→ Task statement: For each line below that includes the string "goal", show the whole line.

[Collected data entries]
● ● ● ● ● ● ●
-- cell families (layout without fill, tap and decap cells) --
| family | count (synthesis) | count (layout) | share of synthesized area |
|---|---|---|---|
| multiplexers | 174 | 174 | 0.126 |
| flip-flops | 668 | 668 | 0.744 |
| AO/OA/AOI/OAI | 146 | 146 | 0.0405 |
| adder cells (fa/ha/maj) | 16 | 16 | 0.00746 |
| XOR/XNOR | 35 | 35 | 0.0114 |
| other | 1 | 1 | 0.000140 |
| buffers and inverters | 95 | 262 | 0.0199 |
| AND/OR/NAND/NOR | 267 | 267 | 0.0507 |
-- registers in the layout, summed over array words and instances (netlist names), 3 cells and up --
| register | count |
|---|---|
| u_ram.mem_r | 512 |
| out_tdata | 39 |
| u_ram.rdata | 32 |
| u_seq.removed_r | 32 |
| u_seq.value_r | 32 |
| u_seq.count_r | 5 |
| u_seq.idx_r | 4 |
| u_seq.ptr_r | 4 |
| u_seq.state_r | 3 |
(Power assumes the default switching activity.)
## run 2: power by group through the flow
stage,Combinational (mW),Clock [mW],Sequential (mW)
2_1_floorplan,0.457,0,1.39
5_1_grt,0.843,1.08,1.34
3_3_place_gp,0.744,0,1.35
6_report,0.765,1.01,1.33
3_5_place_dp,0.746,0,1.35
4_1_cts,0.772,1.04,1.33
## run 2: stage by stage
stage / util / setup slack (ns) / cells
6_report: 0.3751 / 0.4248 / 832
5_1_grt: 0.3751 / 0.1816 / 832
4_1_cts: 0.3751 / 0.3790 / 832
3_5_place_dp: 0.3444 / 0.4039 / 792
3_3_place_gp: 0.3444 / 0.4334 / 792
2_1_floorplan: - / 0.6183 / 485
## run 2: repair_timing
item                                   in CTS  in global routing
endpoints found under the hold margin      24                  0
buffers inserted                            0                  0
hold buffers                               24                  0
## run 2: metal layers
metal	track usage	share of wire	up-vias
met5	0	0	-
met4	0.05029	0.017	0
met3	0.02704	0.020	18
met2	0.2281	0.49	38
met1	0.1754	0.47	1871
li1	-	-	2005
[src/rtl/core/kabf_pkg.sv]
// Shared types, constants and helpers for the angle/bias Kalman filter.
// No dependencies.
package kabf_pkg;

   localparam int ANGLE_FRAC_BITS = 16;
   localparam int COV_FRAC_BITS   = 24;
   localparam int DT_FRAC_BITS    = 16;

   localparam int CSR_ADDR_W = 4;

   localparam logic [1:0] CSR_ANGLE_NOISE = 2'd0;
   localparam logic [1:0] CSR_BIAS_NOISE  = 2'd1;
   localparam logic [1:0] CSR_MEAS_NOISE  = 2'd2;

   localparam logic [31:0] ANGLE_NOISE_RST = 32'd16777;
   localparam logic [31:0] BIAS_NOISE_RST  = 32'd50332;
   localparam logic [31:0] MEAS_NOISE_RST  = 32'd503316;

   typedef struct packed {
      logic signed [31:0] measured_angle;
      logic signed [31:0] gyro_rate;
      logic        [15:0] time_step;
   } req_type;

   typedef struct packed {
      logic signed [31:0] filtered_angle;
      logic signed [31:0] bias_estimate;
      logic signed [31:0] unbiased_rate;
   } rsp_type;

   typedef struct packed {
      logic               start;
      logic signed [55:0] num;
      logic signed [33:0] den;
   } div_req_type;

   typedef struct packed {
      logic               done;
      logic signed [31:0] quo;
   } div_rsp_type;

   function automatic logic signed [31:0] sat32(input logic signed [63:0] v);
      logic signed [31:0] r;
      if (v > 64'sd2147483647)       r = 32'sh7fffffff;
      else if (v < -64'sd2147483648) r = 32'sh80000000;
      else                           r = v[31:0];
      return r;
   endfunction

endpackage

[src/rtl/core/kabf_mac.sv]
// Shared signed multiplier with registered product and round-half-up rescale.
// Depends on kabf_pkg.
module kabf_mac (
   input  logic               clock,
   input  logic signed [35:0] mul_a,
   input  logic signed [32:0] mul_b,
   input  logic               shift_long,
   output logic signed [55:0] mul_res
);
   import kabf_pkg::*;

   logic signed [68:0] prod_ff;
   logic signed [68:0] prod_in;
   logic               long_ff;
   logic signed [69:0] sum;
   logic signed [69:0] shifted;

   assign prod_in = 69'(mul_a) * 69'(mul_b);

   always_ff @(posedge clock) begin
      prod_ff <= prod_in;
      long_ff <= shift_long;
   end

   // round half up: add half an lsb, then floor shift
   always_comb begin
      if (long_ff) begin
         sum     = 70'(prod_ff) + (70'sd1 <<< (COV_FRAC_BITS - 1));
         shifted = sum >>> COV_FRAC_BITS;
      end else begin
         sum     = 70'(prod_ff) + (70'sd1 <<< (DT_FRAC_BITS - 1));
         shifted = sum >>> DT_FRAC_BITS;
      end
   end

   assign mul_res = shifted[55:0];

endmodule

[config.mk]
export PLATFORM = sky130hd
export DESIGN_NAME = kabf_mac
export DESIGN_NICKNAME = d
export VERILOG_FILES = /design/src/rtl/core/kabf_pkg.sv /design/src/rtl/core/kabf_mac.sv
export SDC_FILE = /design/constraint.sdc
export NUM_CORES = 2
export LEC_CHECK = 0
export ABC_CLOCK_PERIOD_IN_PS = 9200
export BUFFER_PORTS_ARGS = -buffer_cell sky130_fd_sc_hd__buf_2
export CORE_MARGIN = 5
export CORE_UTILIZATION = 25
export CTS_BUF_LIST = sky130_fd_sc_hd__clkbuf_2
export DETAILED_ROUTE_END_ITERATION = 6
export PLACE_DENSITY = 0.42
export SETUP_SLACK_MARGIN = 0.5
export SYNTH_ARGS = -nofsm -noshare
export SYNTH_HDL_FRONTEND = slang
export SYNTH_SLANG_ARGS = --single-unit
[constraint.sdc]
create_clock -name clock -period 9.2 [get_ports clock]
set_input_delay 0 -clock clock [delete_from_list [all_inputs] [get_ports clock]]
set_output_delay 0 -clock clock [all_outputs]
set_load 0.05 [all_outputs]
===== src/rtl/core/kabf_pkg.sv =====
// Shared types, constants and helpers for the angle/bias Kalman filter.
// No dependencies.
package kabf_pkg;

   localparam int ANGLE_FRAC_BITS = 16;
   localparam int COV_FRAC_BITS   = 24;
   localparam int DT_FRAC_BITS    = 16;

   localparam int CSR_ADDR_W = 4;

   localparam logic [1:0] CSR_ANGLE_NOISE = 2'd0;
   localparam logic [1:0] CSR_BIAS_NOISE  = 2'd1;
   localparam logic [1:0] CSR_MEAS_NOISE  = 2'd2;

   localparam logic [31:0] ANGLE_NOISE_RST = 32'd16777;
   localparam logic [31:0] BIAS_NOISE_RST  = 32'd50332;
   localparam logic [31:0] MEAS_NOISE_RST  = 32'd503316;

   typedef struct packed {
      logic signed [31:0] measured_angle;
      logic signed [31:0] gyro_rate;
      logic        [15:0] time_step;
   } req_type;

   typedef struct packed {
      logic signed [31:0] filtered_angle;
      logic signed [31:0] bias_estimate;
      logic signed [31:0] unbiased_rate;
   } rsp_type;

   typedef struct packed {
      logic               start;
      logic signed [55:0] num;
      logic signed [33:0] den;
   } div_req_type;

   typedef struct packed {
      logic               done;
      logic signed [31:0] quo;
   } div_rsp_type;

   function automatic logic signed [31:0] sat32(input logic signed [63:0] v);
      logic signed [31:0] r;
      if (v > 64'sd2147483647)       r = 32'sh7fffffff;
      else if (v < -64'sd2147483648) r = 32'sh80000000;
      else                           r = v[31:0];
      return r;
   endfunction

endpackage
--- src/sdg_pkg.sv ---
// Shared constants, command codes and control types for the step/dir generator.
package sdg_pkg;

   // Default parameter values
   localparam int unsigned DEF_POSITION_MAX     = 100000;
   localparam int unsigned DEF_PULSE_TICKS      = 5;
   localparam int unsigned DEF_TICKS_PER_SECOND = 1000000;

   // Field widths fixed by the interface
   localparam int unsigned CMD_W    = 8;
   localparam int unsigned SPEED_W  = 11;
   localparam int unsigned PERIOD_W = 15;
   localparam int unsigned STATUS_W = 2;
   localparam int unsigned IDX_W    = 5;

   // Command codes
   localparam logic [CMD_W-1:0] CMD_POS_LO = 8'd70;
   localparam logic [CMD_W-1:0] CMD_POS_HI = 8'd100;
   localparam logic [CMD_W-1:0] CMD_SPD_LO = 8'd101;
   localparam logic [CMD_W-1:0] CMD_SPD_HI = 8'd120;
   localparam logic [CMD_W-1:0] CMD_HOME   = 8'd121;
   localparam logic [CMD_W-1:0] CMD_STOP   = 8'd122;

   // Scaling constants
   localparam int unsigned POS_SPAN   = 30;
   localparam int unsigned SPD_SPAN   = 19;
   localparam int unsigned SPEED_STEP = 1950;
   localparam logic [SPEED_W-1:0]  SPEED_LO     = 11'd50;
   localparam logic [SPEED_W-1:0]  SPEED_RESET  = 11'd500;
   localparam logic [PERIOD_W-1:0] PERIOD_RESET = 15'd2000;
   localparam logic [PERIOD_W-1:0] PERIOD_LIMIT = 15'd32767;

   // Divisor width: the largest divisor is the top speed
   localparam int unsigned DSR_W = SPEED_W;

   // Reported status
   localparam logic [STATUS_W-1:0] STATUS_IDLE   = 2'd0;
   localparam logic [STATUS_W-1:0] STATUS_MOVING = 2'd1;
   localparam logic [STATUS_W-1:0] STATUS_HOMING = 2'd2;

   // Item kinds: only a speed command needs the divider
   localparam logic [1:0] KIND_FAST = 2'd0;
   localparam logic [1:0] KIND_POS  = 2'd1;
   localparam logic [1:0] KIND_SPD  = 2'd2;

   // Controller to datapath
   typedef struct packed {
      logic       commit_fast;
      logic       commit_div;
      logic       capture;
      logic       div_start;
   } sdg_cmd_type;

   // Datapath to controller
   typedef struct packed {
      logic [1:0] req_kind;
      logic       out_free;
      logic       div_done;
   } sdg_stat_type;

   // Classify an input beat
   function automatic logic [1:0] item_kind(input logic op, input logic [CMD_W-1:0] cmd);
      logic [1:0] kind;
      kind = KIND_FAST;
      if (!op) begin
         if (cmd >= CMD_POS_LO && cmd <= CMD_POS_HI) begin
            kind = KIND_POS;
         end else if (cmd >= CMD_SPD_LO && cmd <= CMD_SPD_HI) begin
            kind = KIND_SPD;
         end
      end
      return kind;
   endfunction

endpackage

--- src/sdg_div.sv ---
// Radix-2 restoring divider, one quotient bit per cycle.
module sdg_div
   import sdg_pkg::*;
#(
   parameter int unsigned DW   = 27,
   parameter int unsigned DS_W = 11
) (
   input  logic            clock,
   input  logic            reset,
   input  logic            start,
   input  logic [DW-1:0]   dividend,
   input  logic [DS_W-1:0] divisor,
   output logic            done,
   output logic [DW-1:0]   quotient
);

   localparam int unsigned CNT_W = (DW > 1) ? $clog2(DW) : 1;

   logic [DW-1:0]    dvd_ff, dvd_in;
   logic [DS_W-1:0]  rem_ff, rem_in;
   logic [DS_W-1:0]  dsr_ff;
   logic [CNT_W-1:0] cnt_ff, cnt_in;
   logic             busy_ff, busy_in;
   logic             done_ff, done_in;
   logic [DS_W:0]    rem_sh;
   logic [DS_W:0]    rem_diff;
   logic             fits;

   // One shift-and-subtract step
   always_comb begin
      rem_sh   = {rem_ff, dvd_ff[DW-1]};
      rem_diff = rem_sh - {1'b0, dsr_ff};
      fits     = rem_sh >= {1'b0, dsr_ff};
      dvd_in   = dvd_ff;
      rem_in   = rem_ff;
      cnt_in   = cnt_ff;
      busy_in  = busy_ff;
      done_in  = 1'b0;
      if (start) begin
         dvd_in  = dividend;
         rem_in  = '0;
         cnt_in  = CNT_W'(DW - 1);
         busy_in = 1'b1;
      end else if (busy_ff) begin
         dvd_in = {dvd_ff[DW-2:0], fits};
         rem_in = fits ? rem_diff[DS_W-1:0] : rem_sh[DS_W-1:0];
         cnt_in = cnt_ff - 1'b1;
         if (cnt_ff == '0) begin
            busy_in = 1'b0;
            done_in = 1'b1;
         end
      end
   end

   always_ff @(posedge clock) begin
      if (reset) begin
         busy_ff <= 1'b0;
         done_ff <= 1'b0;
      end else begin
         busy_ff <= busy_in;
         done_ff <= done_in;
      end
      dvd_ff <= dvd_in;
      rem_ff <= rem_in;
      cnt_ff <= cnt_in;
      if (start) begin
         dsr_ff <= divisor;
      end
   end

   assign done     = done_ff;
   assign quotient = dvd_ff;

   // The done pulse only closes a running division
   a_done_after_busy: assert property (@(posedge clock) disable iff (reset)
      done_ff |-> $past(busy_ff))
      else $error("divider done without a running division");

endmodule

--- src/sdg_ctrl.sv ---
// Sequencing state machine: accepts beats, runs divisions, commits results.
module sdg_ctrl
   import sdg_pkg::*;
(
   input  logic         clock,
   input  logic         reset,
   input  logic         req_valid,
   output logic         req_stall,
   input  sdg_stat_type stat,
   output sdg_cmd_type  cmd
);

   localparam logic [1:0] ST_IDLE = 2'd0;
   localparam logic [1:0] ST_DIV  = 2'd1;
   localparam logic [1:0] ST_DONE = 2'd2;

   logic [1:0] state_ff, state_in;
   logic       accept;

   assign req_stall = !(state_ff == ST_IDLE && stat.out_free);
   assign accept    = req_valid && !req_stall;

   // Next state and commands
   always_comb begin
      state_in = state_ff;
      cmd      = '0;
      unique case (state_ff)
         ST_IDLE: begin
            if (accept) begin
               if (stat.req_kind == KIND_SPD) begin
                  // speed from the table, step period from the divider
                  cmd.capture   = 1'b1;
                  cmd.div_start = 1'b1;
                  state_in      = ST_DIV;
               end else begin
                  cmd.commit_fast = 1'b1;
               end
            end
         end
         ST_DIV: begin
            if (stat.div_done) begin
               state_in = ST_DONE;
            end
         end
         ST_DONE: begin
            if (stat.out_free) begin
               cmd.commit_div = 1'b1;
               state_in       = ST_IDLE;
            end
         end
         default: state_in = ST_IDLE;
      endcase
   end

   always_ff @(posedge clock) begin
      if (reset) begin
         state_ff <= ST_IDLE;
      end else begin
         state_ff <= state_in;
      end
   end

   // A division result only arrives while one is awaited
   a_done_in_div: assert property (@(posedge clock) disable iff (reset)
      stat.div_done |-> (state_ff == ST_DIV))
      else $error("division finished outside the division state");

   // Commits happen in IDLE or DONE only
   a_commit_state: assert property (@(posedge clock) disable iff (reset)
      (cmd.commit_fast || cmd.commit_div) |-> (state_ff == ST_IDLE || state_ff == ST_DONE))
      else $error("commit outside IDLE or DONE");

endmodule

--- src/sdg_dp.sv ---
// Motion datapath: position/step state, divider operands and the result register.
module sdg_dp
   import sdg_pkg::*;
#(
   parameter int unsigned POSITION_MAX     = DEF_POSITION_MAX,
   parameter int unsigned PULSE_TICKS      = DEF_PULSE_TICKS,
   parameter int unsigned TICKS_PER_SECOND = DEF_TICKS_PER_SECOND,
   localparam int unsigned POS_W = $clog2(POSITION_MAX + 1)
) (
   input  logic                clock,
   input  logic                reset,
   input  sdg_cmd_type         cmd,
   output sdg_stat_type        stat,
   input  logic                req_op,
   input  logic [CMD_W-1:0]    req_command,
   output logic                rsp_valid,
   input  logic                rsp_stall,
   output logic                rsp_step_out,
   output logic                rsp_direction,
   output logic [POS_W-1:0]    rsp_position,
   output logic [STATUS_W-1:0] rsp_status,
   output logic [SPEED_W-1:0]  rsp_speed,
   output logic                rsp_unknown_command
);

   // Divider width covers the tick rate and the saturation compare
   localparam int unsigned DW_RAW = $clog2(TICKS_PER_SECOND + 1);
   localparam int unsigned DW     = (DW_RAW > PERIOD_W) ? DW_RAW : PERIOD_W;
   localparam int unsigned TC_W   = $clog2(PULSE_TICKS + (2 ** PERIOD_W));

   // Architectural state
   logic [POS_W-1:0]    pos_ff, target_ff;
   logic [SPEED_W-1:0]  speed_ff;
   logic [PERIOD_W-1:0] period_ff;
   logic [TC_W-1:0]     tick_ff;
   logic                moving_ff, homing_ff, dir_ff;
   logic [SPEED_W-1:0]  speed_new_ff;
   logic                rsp_valid_ff, rsp_valid_in;

   // Next values
   logic [POS_W-1:0]    pos_in, target_in, goal;
   logic [SPEED_W-1:0]  speed_in;
   logic [PERIOD_W-1:0] period_in;
   logic [TC_W-1:0]     tick_in, tick_inc, tick_lim;
   logic                moving_in, homing_in, dir_in, do_move;
   logic                step_in, unknown_in;
   logic [PERIOD_W-1:0] period_sat;
   logic [1:0]          req_kind;

   // Lookup tables and divider operands
   logic [POS_W-1:0]    pos_tab [POS_SPAN+1];
   logic [SPEED_W-1:0]  spd_tab [SPD_SPAN+1];
   logic [IDX_W-1:0]    pos_idx, spd_idx;
   logic [SPEED_W-1:0]  speed_pick;
   logic [DW-1:0]       div_dividend, div_quot;
   logic                div_done;
   logic                commit;

   // Target and speed for every code of the two command ranges
   for (genvar g = 0; g <= POS_SPAN; g++) begin : g_pos_tab
      assign pos_tab[g] = POS_W'((g * POSITION_MAX) / POS_SPAN);
   end

   for (genvar g = 0; g <= SPD_SPAN; g++) begin : g_spd_tab
      assign spd_tab[g] = SPEED_W'(SPEED_LO + (g * SPEED_STEP) / SPD_SPAN);
   end

   assign req_kind     = item_kind(req_op, req_command);
   assign pos_idx      = IDX_W'(req_command - CMD_POS_LO);
   assign spd_idx      = IDX_W'(req_command - CMD_SPD_LO);
   assign speed_pick   = spd_tab[spd_idx];
   assign div_dividend = DW'(TICKS_PER_SECOND);
   assign period_sat = (div_quot > DW'(PERIOD_LIMIT)) ? PERIOD_LIMIT : div_quot[PERIOD_W-1:0];

   // Step period: tick rate over the new speed
   sdg_div #(
      .DW   (DW),
      .DS_W (DSR_W)
   ) u_div (
      .clock    (clock),
      .reset    (reset),
      .start    (cmd.div_start),
      .dividend (div_dividend),
      .divisor  (speed_pick),
      .done     (div_done),
      .quotient (div_quot)
   );

   // Next architectural state and result fields
   always_comb begin
      pos_in     = pos_ff;
      target_in  = target_ff;
      speed_in   = speed_ff;
      period_in  = period_ff;
      tick_in    = tick_ff;
      moving_in  = moving_ff;
      homing_in  = homing_ff;
      dir_in     = dir_ff;
      step_in    = 1'b0;
      unknown_in = 1'b0;
      do_move    = 1'b0;
      goal       = '0;
      tick_inc   = tick_ff + 1'b1;
      tick_lim   = TC_W'(PULSE_TICKS) + TC_W'(period_ff);

      if (cmd.commit_fast) begin
         if (req_op) begin
            // Step phase advance
            if (moving_ff) begin
               step_in = tick_ff < TC_W'(PULSE_TICKS);
               tick_in = tick_inc;
               if (tick_inc >= tick_lim) begin
                  tick_in = '0;
                  if (dir_ff) begin
                     pos_in = pos_ff + 1'b1;
                  end else if (pos_ff != '0) begin
                     pos_in = pos_ff - 1'b1;
                  end
                  if (pos_in == target_ff) begin
                     moving_in = 1'b0;
                     homing_in = 1'b0;
                  end
               end
            end
         end else if (req_kind == KIND_POS) begin
            do_move = 1'b1;
            goal    = pos_tab[pos_idx];
         end else if (req_command == CMD_HOME) begin
            homing_in = 1'b1;
            do_move   = 1'b1;
         end else if (req_command == CMD_STOP) begin
            moving_in = 1'b0;
            homing_in = 1'b0;
            tick_in   = '0;
         end else begin
            unknown_in = 1'b1;
         end
      end else if (cmd.commit_div) begin
         speed_in  = speed_new_ff;
         period_in = period_sat;
      end

      // Start of a move toward goal
      if (do_move) begin
         target_in = goal;
         tick_in   = '0;
         if (goal == pos_ff) begin
            moving_in = 1'b0;
            homing_in = 1'b0;
         end else begin
            dir_in    = goal > pos_ff;
            moving_in = 1'b1;
         end
      end
   end

   assign commit       = cmd.commit_fast || cmd.commit_div;
   assign rsp_valid_in = commit || (rsp_valid_ff && rsp_stall);

   always_ff @(posedge clock) begin
      if (reset) begin
         pos_ff       <= '0;
         target_ff    <= '0;
         speed_ff     <= SPEED_RESET;
         period_ff    <= PERIOD_RESET;
         tick_ff      <= '0;
         moving_ff    <= 1'b0;
         homing_ff    <= 1'b0;
         dir_ff       <= 1'b0;
         rsp_valid_ff <= 1'b0;
      end else begin
         if (commit) begin
            pos_ff    <= pos_in;
            target_ff <= target_in;
            speed_ff  <= speed_in;
            period_ff <= period_in;
            tick_ff   <= tick_in;
            moving_ff <= moving_in;
            homing_ff <= homing_in;
            dir_ff    <= dir_in;
         end
         rsp_valid_ff <= rsp_valid_in;
      end
   end

   // Captured new speed and the result beat
   always_ff @(posedge clock) begin
      if (cmd.capture) begin
         speed_new_ff <= speed_pick;
      end
      if (commit) begin
         rsp_step_out        <= step_in;
         rsp_direction       <= dir_in;
         rsp_position        <= pos_in;
         rsp_status          <= homing_in ? STATUS_HOMING :
                                (moving_in ? STATUS_MOVING : STATUS_IDLE);
         rsp_speed           <= speed_in;
         rsp_unknown_command <= unknown_in;
      end
   end

   assign rsp_valid     = rsp_valid_ff;
   assign stat.req_kind = req_kind;
   assign stat.out_free = !rsp_valid_ff || !rsp_stall;
   assign stat.div_done = div_done;

   // Homing is always a kind of move
   a_homing_moving: assert property (@(posedge clock) disable iff (reset)
      homing_ff |-> moving_ff)
      else $error("homing flag set without a move");

   // Position stays inside the travel range
   a_pos_range: assert property (@(posedge clock) disable iff (reset)
      pos_ff <= POS_W'(POSITION_MAX) && target_ff <= POS_W'(POSITION_MAX))
      else $error("position or target beyond travel range");

endmodule

--- src/stepper_step_dir_generator_core.sv ---
// Top level of the stepper step/direction pulse generator.
//
// Input channel (req_): one beat is either a command code (req_op = 0) or a
// one-microsecond tick (req_op = 1). Result channel (rsp_): exactly one beat
// per input beat, carrying step line level, direction, position, status,
// speed and the unknown-command flag after that input took effect.
// Ticks, position, home, stop and unknown codes commit on acceptance: the result
// is in the output register at the edge after acceptance, and such beats can
// follow at one per cycle while the output is not stalled. Position targets and
// speeds come from small constant tables. A speed command also runs one pass of
// the serial divider for the step period, one quotient bit per cycle over DW bits
// (DW = 20 at the default tick rate); its result is committed once the divider is
// done and the output register is free, and no new beat is taken until then.
// A new beat is taken while the previous result still waits, as long as the
// output register is empty or being drained in that cycle; a stalled result
// holds and req_stall rises until it leaves. Reset returns position and
// target to 0, speed to 500 steps/s, period to 2000 ticks, idle status.
module stepper_step_dir_generator_core
   import sdg_pkg::*;
#(
   parameter int unsigned POSITION_MAX     = DEF_POSITION_MAX,
   parameter int unsigned PULSE_TICKS      = DEF_PULSE_TICKS,
   parameter int unsigned TICKS_PER_SECOND = DEF_TICKS_PER_SECOND,
   localparam int unsigned POS_W = $clog2(POSITION_MAX + 1)
) (
   input  logic                clock,
   input  logic                reset,
   input  logic                req_valid,
   output logic                req_stall,
   input  logic                req_op,
   input  logic [CMD_W-1:0]    req_command,
   output logic                rsp_valid,
   input  logic                rsp_stall,
   output logic                rsp_step_out,
   output logic                rsp_direction,
   output logic [POS_W-1:0]    rsp_position,
   output logic [STATUS_W-1:0] rsp_status,
   output logic [SPEED_W-1:0]  rsp_speed,
   output logic                rsp_unknown_command
);

   sdg_cmd_type  cmd;
   sdg_stat_type stat;

   sdg_ctrl u_ctrl (
      .clock     (clock),
      .reset     (reset),
      .req_valid (req_valid),
      .req_stall (req_stall),
      .stat      (stat),
      .cmd       (cmd)
   );

   sdg_dp #(
      .POSITION_MAX     (POSITION_MAX),
      .PULSE_TICKS      (PULSE_TICKS),
      .TICKS_PER_SECOND (TICKS_PER_SECOND)
   ) u_dp (
      .clock               (clock),
      .reset               (reset),
      .cmd                 (cmd),
      .stat                (stat),
      .req_op              (req_op),
      .req_command         (req_command),
      .rsp_valid           (rsp_valid),
      .rsp_stall           (rsp_stall),
      .rsp_step_out        (rsp_step_out),
      .rsp_direction       (rsp_direction),
      .rsp_position        (rsp_position),
      .rsp_status          (rsp_status),
      .rsp_speed           (rsp_speed),
      .rsp_unknown_command (rsp_unknown_command)
   );

endmodule
--- config.mk ---
export PLATFORM = sky130hd
export DESIGN_NAME = stepper_step_dir_generator_core
export DESIGN_NICKNAME = d
export VERILOG_FILES = /design/src/sdg_pkg.sv /design/src/sdg_div.sv /design/src/sdg_ctrl.sv /design/src/sdg_dp.sv /design/src/stepper_step_dir_generator_core.sv
export SDC_FILE = /design/constraint.sdc
export NUM_CORES = 1
export LEC_CHECK = 0
export CAP_MARGIN = 30
export CORE_MARGIN = 4
export CORE_UTILIZATION = 60
export DETAILED_ROUTE_END_ITERATION = 12
export DONT_BUFFER_PORTS = 1
export GPL_TIMING_DRIVEN = 0
export PLACE_DENSITY_LB_ADDON = 0.2
export SYNTH_ARGS = -nofsm -noshare
export SYNTH_HDL_FRONTEND = slang
export SYNTH_SLANG_ARGS = --single-unit
--- constraint.sdc ---
create_clock -name clock -period 5.35 [get_ports clock]
set_input_delay 1.3375 -clock clock [delete_from_list [all_inputs] [get_ports clock]]
set_output_delay 1.3375 -clock clock [all_outputs]
set_load 0.02 [all_outputs]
● ● ● ● ● ● ●
→ Expected output:
   logic [POS_W-1:0]    pos_in, target_in, goal;
      goal       = '0;
            goal    = pos_tab[pos_idx];
      // Start of a move toward goal
         target_in = goal;
         if (goal == pos_ff) begin
            dir_in    = goal > pos_ff;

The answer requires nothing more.